`config.mk`:
```
export PLATFORM = sky130hd
export DESIGN_NAME = alarm_latch_bank
export DESIGN_NICKNAME = d
export VERILOG_FILES = /design/src/rtl/alarm_latch_bank.sv
export SDC_FILE = /design/constraint.sdc
export NUM_CORES = 1
export LEC_CHECK = 0
export BUFFER_PORTS_ARGS = -buffer_cell sky130_fd_sc_hd__buf_2
export CORE_MARGIN = 2
export CORE_UTILIZATION = 47
export CTS_CLUSTER_SIZE = 30
export DETAILED_ROUTE_END_ITERATION = 8
export PLACE_DENSITY = 0.75
export SYNTH_ARGS = -nofsm -noshare
export SYNTH_HDL_FRONTEND = slang
export SYNTH_SLANG_ARGS = --single-unit
export TNS_END_PERCENT = 5
```
`constraint.sdc`:
```
create_clock -name clk -period 0.9 [get_ports clk]
set_input_delay 0.045 -clock clk [delete_from_list [all_inputs] [get_ports clk]]
set_output_delay 0.045 -clock clk [all_outputs]
set_load 0.03 [all_outputs]
```
[config.mk]
export PLATFORM = sky130hd
export DESIGN_NAME = dli_top
export DESIGN_NICKNAME = d
export VERILOG_FILES = /design/src/rtl/dli_pkg.sv /design/src/rtl/dli_regs.sv /design/src/rtl/dli_arb.sv /design/src/rtl/dli_nest.sv /design/src/rtl/dli_top.sv
export SDC_FILE = /design/constraint.sdc
export NUM_CORES = 1
export LEC_CHECK = 0
export ABC_AREA = 1
export BUFFER_PORTS_ARGS = -buffer_cell sky130_fd_sc_hd__buf_2
export CAP_MARGIN = 20
export CORE_MARGIN = 2
export CORE_UTILIZATION = 33
export CTS_BUF_LIST = sky130_fd_sc_hd__clkbuf_8
export DETAILED_ROUTE_END_ITERATION = 16
export SLEW_MARGIN = 20
export SYNTH_ARGS = -nofsm -noshare
export SYNTH_HDL_FRONTEND = slang
export SYNTH_SLANG_ARGS = --single-unit
[constraint.sdc]
create_clock -name clk -period 47.9 [get_ports clk]
set_input_delay 2.395 -clock clk [delete_from_list [all_inputs] [get_ports clk]]
set_output_delay 2.395 -clock clk [all_outputs]
set_load 0.01 [all_outputs]
$ cat config.mk
export PLATFORM = sky130hd
export DESIGN_NAME = sar_async_seq
export DESIGN_NICKNAME = d
export VERILOG_FILES = /design/src/rtl/sar_seq_pkg.sv /design/src/rtl/sar_pause_timer.sv /design/src/rtl/sar_trial_reg.sv /design/src/rtl/sar_seq_fsm.sv /design/src/rtl/sar_async_seq.sv
export SDC_FILE = /design/constraint.sdc
export NUM_CORES = 1
export LEC_CHECK = 0
export BUFFER_PORTS_ARGS = -buffer_cell sky130_fd_sc_hd__buf_4
export CAP_MARGIN = 5
export CORE_MARGIN = 4
export CORE_UTILIZATION = 35
export DETAILED_ROUTE_END_ITERATION = 6
export PLACE_DENSITY = 0.5
export SLEW_MARGIN = 20
export SYNTH_ARGS = -nofsm -noshare
export SYNTH_HDL_FRONTEND = slang
export SYNTH_HIERARCHICAL = 1
export SYNTH_SLANG_ARGS = --single-unit
$ cat constraint.sdc
create_clock -name clk -period 3 [get_ports clk]
set_input_delay 0.45 -clock clk [delete_from_list [all_inputs] [get_ports clk]]
set_output_delay 0.45 -clock clk [all_outputs]
set_load 0.01 [all_outputs]
$ cat config.mk
export PLATFORM = sky130hd
export DESIGN_NAME = hbi_interlock
export DESIGN_NICKNAME = d
export VERILOG_FILES = /design/src/rtl/hbi_pkg.sv /design/src/rtl/hbi_holdoff_timer.sv /design/src/rtl/hbi_leg_ctrl.sv /design/src/rtl/hbi_interlock.sv
export SDC_FILE = /design/constraint.sdc
export NUM_CORES = 1
export LEC_CHECK = 0
export ABC_AREA = 1
export BUFFER_PORTS_ARGS = -buffer_cell sky130_fd_sc_hd__buf_2
export CAP_MARGIN = 20
export CORE_UTILIZATION = 59
export DETAILED_ROUTE_END_ITERATION = 10
export MAX_ROUTING_LAYER = met4
export PLACE_DENSITY = 0.8
export SYNTH_ARGS = -nofsm -noshare
export SYNTH_HDL_FRONTEND = slang
export SYNTH_SLANG_ARGS = --single-unit
$ cat constraint.sdc
create_clock -name clk -period 5.1 [get_ports clk]
set_input_delay 0.51 -clock clk [delete_from_list [all_inputs] [get_ports clk]]
set_output_delay 0.51 -clock clk [all_outputs]
set_load 0.05 [all_outputs]
$ cat src/rtl/hbi_pkg.sv
package hbi_pkg;

    typedef enum logic [2:0] {
        LEG_IDLE    = 3'd0,
        LEG_HI      = 3'd1,
        LEG_LO      = 3'd2,
        LEG_COOL_HI = 3'd3,
        LEG_COOL_LO = 3'd4
    } leg_state_e;

    typedef enum logic [1:0] {
        REQ_NONE = 2'd0,
        REQ_HI   = 2'd1,
        REQ_LO   = 2'd2,
        REQ_BAD  = 2'd3
    } leg_req_e;

    typedef struct packed {
        logic hi;
        logic lo;
    } leg_cmd_t;

    function automatic leg_req_e decode_req(leg_cmd_t c);
        leg_req_e r;
        case ({c.hi, c.lo})
            2'b10:   r = REQ_HI;
            2'b01:   r = REQ_LO;
            2'b11:   r = REQ_BAD;
            default: r = REQ_NONE;
        endcase
        return r;
    endfunction

    function automatic logic is_cooling(leg_state_e s);
        return (s == LEG_COOL_HI) || (s == LEG_COOL_LO);
    endfunction

endpackage

$ cat src/rtl/hbi_holdoff_timer.sv
module hbi_holdoff_timer #(
    parameter int CNT_W = 16
) (
    input  logic             clk,
    input  logic             rst,
    input  logic             hold_clr,
    input  logic             tick,
    input  logic [CNT_W-1:0] limit,
    output logic             expired
);
    localparam logic [CNT_W-1:0] CNT_MAX = {CNT_W{1'b1}};

    logic [CNT_W-1:0] cnt_q;

    always_ff @(posedge clk) begin
        if (rst || hold_clr) begin
            cnt_q <= '0;
        end else if (tick && (cnt_q != CNT_MAX)) begin
            cnt_q <= cnt_q + 1'b1;
        end
    end

    // count + 1 reaches the limit: this edge completes max(limit,1) cycles
    assign expired = ({1'b0, cnt_q} + 1'b1) >= {1'b0, limit};

endmodule

$ cat src/rtl/hbi_leg_ctrl.sv
module hbi_leg_ctrl
    import hbi_pkg::*;
#(
    parameter int CNT_W = 16
) (
    input  logic             clk,
    input  logic             rst,
    input  logic             blocked,
    input  leg_cmd_t         cmd,
    input  logic [CNT_W-1:0] limit,
    output logic             gate_hi,
    output logic             gate_lo,
    output logic             busy
);
    leg_state_e state_q, state_d;
    leg_req_e   req;
    logic       cooling;
    logic       expired;

    assign req     = decode_req(cmd);
    assign cooling = is_cooling(state_q);

    hbi_holdoff_timer #(.CNT_W(CNT_W)) u_timer (
        .clk      (clk),
        .rst      (rst),
        .hold_clr (!cooling || blocked),
        .tick     (cooling && !blocked),
        .limit    (limit),
        .expired  (expired)
    );

    always_comb begin
        state_d = state_q;
        unique case (state_q)
            LEG_IDLE: begin
                if (!blocked) begin
                    if (req == REQ_HI)      state_d = LEG_HI;
                    else if (req == REQ_LO) state_d = LEG_LO;
                end
            end
            LEG_HI: begin
                if (blocked || req != REQ_HI) state_d = LEG_COOL_HI;
            end
            LEG_LO: begin
                if (blocked || req != REQ_LO) state_d = LEG_COOL_LO;
            end
            LEG_COOL_HI: begin
                if (!blocked) begin
                    if (req == REQ_HI)      state_d = LEG_HI;
                    else if (expired)       state_d = (req == REQ_LO) ? LEG_LO : LEG_IDLE;
                end
            end
            LEG_COOL_LO: begin
                if (!blocked) begin
                    if (req == REQ_LO)      state_d = LEG_LO;
                    else if (expired)       state_d = (req == REQ_HI) ? LEG_HI : LEG_IDLE;
                end
            end
            default: state_d = LEG_IDLE;
        endcase
    end

    always_ff @(posedge clk) begin
        if (rst) state_q <= LEG_IDLE;
        else     state_q <= state_d;
    end

    assign gate_hi = (state_q == LEG_HI) && !blocked;
    assign gate_lo = (state_q == LEG_LO) && !blocked;
    assign busy    = cooling;

endmodule
--- src/rtl/io_dec_pkg.sv ---
package io_dec_pkg;

  localparam int ADDR_W  = 32;
  localparam int IO_W    = 16;
  localparam int N_FIXED = 16;
  localparam int N_RELOC = 7;
  localparam int N_SEL   = N_FIXED + N_RELOC;
  localparam int IDX_W   = $clog2(N_RELOC + 1);

  // fixed select bits whose enable depends on native mode
  localparam int SEL_DISK_PRI_LEG = 13;
  localparam int SEL_DISK_SEC_LEG = 14;

  // relocatable windows that exist only in native mode (indices 0..N-1)
  localparam int N_NATIVE_WIN = 4;

  typedef struct packed {
    logic [31:0] lo;
    logic [31:0] hi;
    logic [3:0]  tgt;
    logic        io;
  } span_t;

  localparam int N_SPAN = 19;

  localparam span_t SPANS [N_SPAN] = '{
    '{32'h0000_0000, 32'h0000_000F, 4'd0,  1'b1},
    '{32'h0000_0020, 32'h0000_0021, 4'd1,  1'b1},
    '{32'h0000_0040, 32'h0000_0043, 4'd2,  1'b1},
    '{32'h0000_0060, 32'h0000_0060, 4'd3,  1'b1},
    '{32'h0000_0064, 32'h0000_0064, 4'd3,  1'b1},
    '{32'h0000_0061, 32'h0000_0061, 4'd4,  1'b1},
    '{32'h0000_0070, 32'h0000_0073, 4'd5,  1'b1},
    '{32'h0000_0080, 32'h0000_008F, 4'd6,  1'b1},
    '{32'h0000_0092, 32'h0000_0092, 4'd7,  1'b1},
    '{32'h0000_00A0, 32'h0000_00A1, 4'd8,  1'b1},
    '{32'h0000_00C0, 32'h0000_00DF, 4'd9,  1'b1},
    '{32'h0000_00F0, 32'h0000_00F1, 4'd10, 1'b1},
    '{32'h0000_04D0, 32'h0000_04D1, 4'd11, 1'b1},
    '{32'h0000_0CF9, 32'h0000_0CF9, 4'd12, 1'b1},
    '{32'h0000_01F0, 32'h0000_01F7, 4'd13, 1'b1},
    '{32'h0000_03F6, 32'h0000_03F6, 4'd13, 1'b1},
    '{32'h0000_0170, 32'h0000_0177, 4'd14, 1'b1},
    '{32'h0000_0376, 32'h0000_0376, 4'd14, 1'b1},
    '{32'hFEC0_0000, 32'hFEC0_001F, 4'd15, 1'b0}
  };

  // log2 of each relocatable window size, and its address space
  localparam int WIN_LG [N_RELOC] = '{3, 2, 3, 2, 4, 8, 12};
  localparam logic [N_RELOC-1:0] WIN_IS_IO = 7'b011_1111;

endpackage
[src/rtl/bp_pkg.sv]
package bp_pkg;

    // Default geometry: bits per colour and number of colour lanes.
    localparam int unsigned DEF_COLOR_W = 8;
    localparam int unsigned DEF_LANES   = 3;

    // Which of the two register banks a lane is using.
    typedef enum logic [0:0] {
        BANK_A = 1'b0,
        BANK_B = 1'b1
    } bank_e;

    // Write-side event produced by the fill controller each cycle.
    typedef struct packed {
        logic  wr_en;       // store the incoming pixel
        bank_e bank;        // bank being filled
        logic  group_done;  // this pixel completes the group
    } fill_evt_t;

    // Read-side state produced by the drain controller.
    typedef struct packed {
        logic  active;      // a bank is being emitted plane by plane
        bank_e bank;        // bank being emitted
    } drain_t;

    function automatic bank_e flip_bank(input bank_e b);
        return (b == BANK_A) ? BANK_B : BANK_A;
    endfunction

endpackage
**src/rtl/bod_pkg.sv**
```systemverilog
package bod_pkg;

    typedef enum logic [1:0] {
        CODE_RSVD    = 2'b00,
        CODE_SAMPLED = 2'b01,
        CODE_OFF     = 2'b10,
        CODE_CONT    = 2'b11
    } bod_code_t;

    typedef enum logic [1:0] {
        SEL_OFF,
        SEL_CONT,
        SEL_SAMPLED
    } bod_sel_t;

    typedef enum logic [2:0] {
        ST_OFF,
        ST_CONT,
        ST_SMP_WAIT,
        ST_SMP_SETTLE,
        ST_SMP_STROBE,
        ST_FAULT
    } bod_state_t;

endpackage

```
**src/rtl/bod_mode_sel.sv**
```systemverilog
module bod_mode_sel
    import bod_pkg::*;
#(
    parameter int CODE_W = 2
) (
    input  logic [CODE_W-1:0] mode_awake,
    input  logic [CODE_W-1:0] mode_sleep,
    input  logic              asleep,
    output bod_sel_t          sel
);

    logic [CODE_W-1:0] code;

    assign code = asleep ? mode_sleep : mode_awake;

    always_comb begin
        unique case (code[1:0])
            CODE_SAMPLED: sel = SEL_SAMPLED;
            CODE_CONT:    sel = SEL_CONT;
            default:      sel = SEL_OFF;
        endcase
    end

endmodule

```
**src/rtl/bod_tick_edge.sv**
```systemverilog
module bod_tick_edge (
    input  logic clk,
    input  logic rst_n,
    input  logic tick,
    output logic rise
);

    logic tick_q;

    always_ff @(posedge clk or negedge rst_n) begin
        if (!rst_n) tick_q <= 1'b0;
        else        tick_q <= tick;
    end

    assign rise = tick & ~tick_q;

endmodule

```
**src/rtl/bod_seq_fsm.sv**
```systemverilog
module bod_seq_fsm
    import bod_pkg::*;
#(
    parameter int SETTLE_CYC = 1
) (
    input  logic     clk,
    input  logic     rst_n,
    input  bod_sel_t sel,
    input  logic     tick_rise,
    input  logic     cmp_low,
    output logic     det_en,
    output logic     smp_stb,
    output logic     bor_req
);

    localparam int CW = (SETTLE_CYC > 1) ? $clog2(SETTLE_CYC) : 1;
    localparam logic [CW-1:0] CNT_LAST = CW'(SETTLE_CYC - 1);

    bod_state_t state, nxt, home;
    logic [CW-1:0] cnt, cnt_nxt;

    always_comb begin
        unique case (sel)
            SEL_CONT:    home = ST_CONT;
            SEL_SAMPLED: home = ST_SMP_WAIT;
            default:     home = ST_OFF;
        endcase
    end

    always_comb begin
        nxt     = state;
        cnt_nxt = cnt;
        unique case (state)
            ST_FAULT: begin
                if (!cmp_low) nxt = home;
            end
            ST_OFF: begin
                nxt = home;
            end
            ST_CONT: begin
                if (sel == SEL_CONT && cmp_low) nxt = ST_FAULT;
                else                            nxt = home;
            end
            ST_SMP_WAIT: begin
                if (sel != SEL_SAMPLED) nxt = home;
                else if (tick_rise) begin
                    nxt     = ST_SMP_SETTLE;
                    cnt_nxt = '0;
                end
            end
            ST_SMP_SETTLE: begin
                if (sel != SEL_SAMPLED)  nxt = home;
                else if (cnt == CNT_LAST) nxt = ST_SMP_STROBE;
                else                     cnt_nxt = cnt + 1'b1;
            end
            ST_SMP_STROBE: begin
                if (sel != SEL_SAMPLED) nxt = home;
                else if (cmp_low)       nxt = ST_FAULT;
                else                    nxt = ST_SMP_WAIT;
            end
            default: nxt = ST_OFF;
        endcase
    end

    always_ff @(posedge clk or negedge rst_n) begin
        if (!rst_n) begin
            state <= ST_OFF;
            cnt   <= '0;
        end else begin
            state <= nxt;
            cnt   <= cnt_nxt;
        end
    end

    always_ff @(posedge clk or negedge rst_n) begin
        if (!rst_n) begin
            det_en  <= 1'b0;
            smp_stb <= 1'b0;
            bor_req <= 1'b0;
        end else begin
            det_en  <= (nxt == ST_CONT) || (nxt == ST_SMP_SETTLE) ||
                       (nxt == ST_SMP_STROBE) || (nxt == ST_FAULT);
            smp_stb <= (nxt == ST_SMP_STROBE);
            bor_req <= (nxt == ST_FAULT);
        end
    end

endmodule

```
**src/rtl/bod_mode_ctrl.sv**
```systemverilog
module bod_mode_ctrl
    import bod_pkg::*;
#(
    parameter int CODE_W     = 2,
    parameter int SETTLE_CYC = 1
) (
    input  logic              clk,
    input  logic              rst_n,
    input  logic [CODE_W-1:0] mode_awake,
    input  logic [CODE_W-1:0] mode_sleep,
    input  logic              asleep,
    input  logic              lp_tick,
    input  logic              cmp_low,
    output logic              det_en,
    output logic              smp_stb,
    output logic              bor_req
);

    bod_sel_t sel;
    logic     tick_rise;

    bod_mode_sel #(.CODE_W(CODE_W)) u_sel (
        .mode_awake (mode_awake),
        .mode_sleep (mode_sleep),
        .asleep     (asleep),
        .sel        (sel)
    );

    bod_tick_edge u_edge (
        .clk   (clk),
        .rst_n (rst_n),
        .tick  (lp_tick),
        .rise  (tick_rise)
    );

    bod_seq_fsm #(.SETTLE_CYC(SETTLE_CYC)) u_fsm (
        .clk       (clk),
        .rst_n     (rst_n),
        .sel       (sel),
        .tick_rise (tick_rise),
        .cmp_low   (cmp_low),
        .det_en    (det_en),
        .smp_stb   (smp_stb),
        .bor_req   (bor_req)
    );

endmodule

```
**config.mk**
```make
export PLATFORM = sky130hd
export DESIGN_NAME = bod_mode_ctrl
export DESIGN_NICKNAME = d
export VERILOG_FILES = /design/src/rtl/bod_pkg.sv /design/src/rtl/bod_mode_sel.sv /design/src/rtl/bod_tick_edge.sv /design/src/rtl/bod_seq_fsm.sv /design/src/rtl/bod_mode_ctrl.sv
export SDC_FILE = /design/constraint.sdc
export NUM_CORES = 1
export LEC_CHECK = 0
export BUFFER_PORTS_ARGS = -buffer_cell sky130_fd_sc_hd__buf_4
export CORE_MARGIN = 4
export CORE_UTILIZATION = 25
export DETAILED_ROUTE_END_ITERATION = 10
export GPL_TIMING_DRIVEN = 1
export PLACE_DENSITY = 0.47
export SLEW_MARGIN = 20
export SYNTH_ARGS = -nofsm -noshare
export SYNTH_HDL_FRONTEND = slang
export SYNTH_SLANG_ARGS = --single-unit
```
**constraint.sdc**
```tcl
create_clock -name clk -period 1.5 [get_ports clk]
set_input_delay 0.075 -clock clk [delete_from_list [all_inputs] [get_ports clk]]
set_output_delay 0.075 -clock clk [all_outputs]
set_load 0.02 [all_outputs]
```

== == ==

A complete answer gives every line of the records holding "limit".

• [Written response]
    input  logic [CNT_W-1:0] limit,
    // count + 1 reaches the limit: this edge completes max(limit,1) cycles
    assign expired = ({1'b0, cnt_q} + 1'b1) >= {1'b0, limit};
    input  logic [CNT_W-1:0] limit,
        .limit    (limit),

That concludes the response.